__YOUR ASSIGNMENT__:
Your answer must hold only the lines below from the line containing "export CTS_CLUSTER_SIZE = 28" through the line containing "set_clock_uncertainty 0.1 [all_clocks]", each reproduced exactly.

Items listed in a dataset
▼▼▼

==> config.mk <==
export PLATFORM = sky130hd
export DESIGN_NAME = sram_ctrl
export DESIGN_NICKNAME = d
export VERILOG_FILES = /design/src/rtl/sram_ctrl_pkg.sv /design/src/rtl/sram_cyc_timer.sv /design/src/rtl/sram_io_regs.sv /design/src/rtl/sram_ctrl.sv
export SDC_FILE = /design/constraint.sdc
export NUM_CORES = 1
export LEC_CHECK = 0
export ABC_AREA = 1
export BUFFER_PORTS_ARGS = -buffer_cell sky130_fd_sc_hd__buf_2
export CAP_MARGIN = 30
export CORE_ASPECT_RATIO = 1.5
export CORE_MARGIN = 4
export CORE_UTILIZATION = 49
export CTS_CLUSTER_SIZE = 28
export DETAILED_ROUTE_END_ITERATION = 7
export GPL_TIMING_DRIVEN = 0
export PLACE_DENSITY = 0.92
export SLEW_MARGIN = 20
export SYNTH_ARGS = -nofsm -noshare
export SYNTH_HDL_FRONTEND = slang
export SYNTH_SLANG_ARGS = --single-unit
==> constraint.sdc <==
create_clock -name clk -period 3.2 [get_ports clk]
set_clock_uncertainty 0.1 [all_clocks]
set_input_delay 0.48 -clock clk [delete_from_list [all_inputs] [get_ports clk]]
set_output_delay 0.48 -clock clk [all_outputs]
set_load 0.005 [all_outputs]
==> src/rtl/sram_ctrl_pkg.sv <==
package sram_ctrl_pkg;

    typedef enum logic [2:0] {
        ST_IDLE,
        ST_RD_ACCESS,
        ST_RD_END,
        ST_RD_TURN,
        ST_WR_PULSE,
        ST_WR_END
    } ctrl_state_e;

    function automatic int ceil_div(int num, int den);
        return (num + den - 1) / den;
    endfunction

    function automatic int max2(int a, int b);
        return (a > b) ? a : b;
    endfunction

endpackage

==> src/rtl/sram_cyc_timer.sv <==
module sram_cyc_timer #(
    parameter int CNT_W = 3
) (
    input  logic             clk,
    input  logic             rst_n,
    input  logic             load_i,
    input  logic [CNT_W-1:0] value_i,
    output logic             zero_o
);
    logic [CNT_W-1:0] cnt_q;

    always_ff @(posedge clk) begin
        if (!rst_n)
            cnt_q <= '0;
        else if (load_i)
            cnt_q <= value_i;
        else if (cnt_q != '0)
            cnt_q <= cnt_q - 1'b1;
    end

    assign zero_o = (cnt_q == '0);
endmodule

==> src/rtl/sram_io_regs.sv <==
module sram_io_regs #(
    parameter int ADDR_W = 19,
    parameter int DATA_W = 8
) (
    input  logic              clk,
    input  logic              rst_n,
    input  logic              accept_i,
    input  logic              capture_i,
    input  logic [ADDR_W-1:0] addr_i,
    input  logic [DATA_W-1:0] wdata_i,
    input  logic [DATA_W-1:0] bus_i,
    output logic [ADDR_W-1:0] addr_q,
    output logic [DATA_W-1:0] wdata_q,
    output logic [DATA_W-1:0] rdata_q
);
    always_ff @(posedge clk) begin
        if (!rst_n) begin
            addr_q  <= '0;
            wdata_q <= '0;
            rdata_q <= '0;
        end else begin
            if (accept_i) begin
                addr_q  <= addr_i;
                wdata_q <= wdata_i;
            end
            if (capture_i)
                rdata_q <= bus_i;
        end
    end
endmodule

▲▲▲

__TASK SOLUTION__:
export CTS_CLUSTER_SIZE = 28
export DETAILED_ROUTE_END_ITERATION = 7
export GPL_TIMING_DRIVEN = 0
export PLACE_DENSITY = 0.92
export SLEW_MARGIN = 20
export SYNTH_ARGS = -nofsm -noshare
export SYNTH_HDL_FRONTEND = slang
export SYNTH_SLANG_ARGS = --single-unit
==> constraint.sdc <==
create_clock -name clk -period 3.2 [get_ports clk]
set_clock_uncertainty 0.1 [all_clocks]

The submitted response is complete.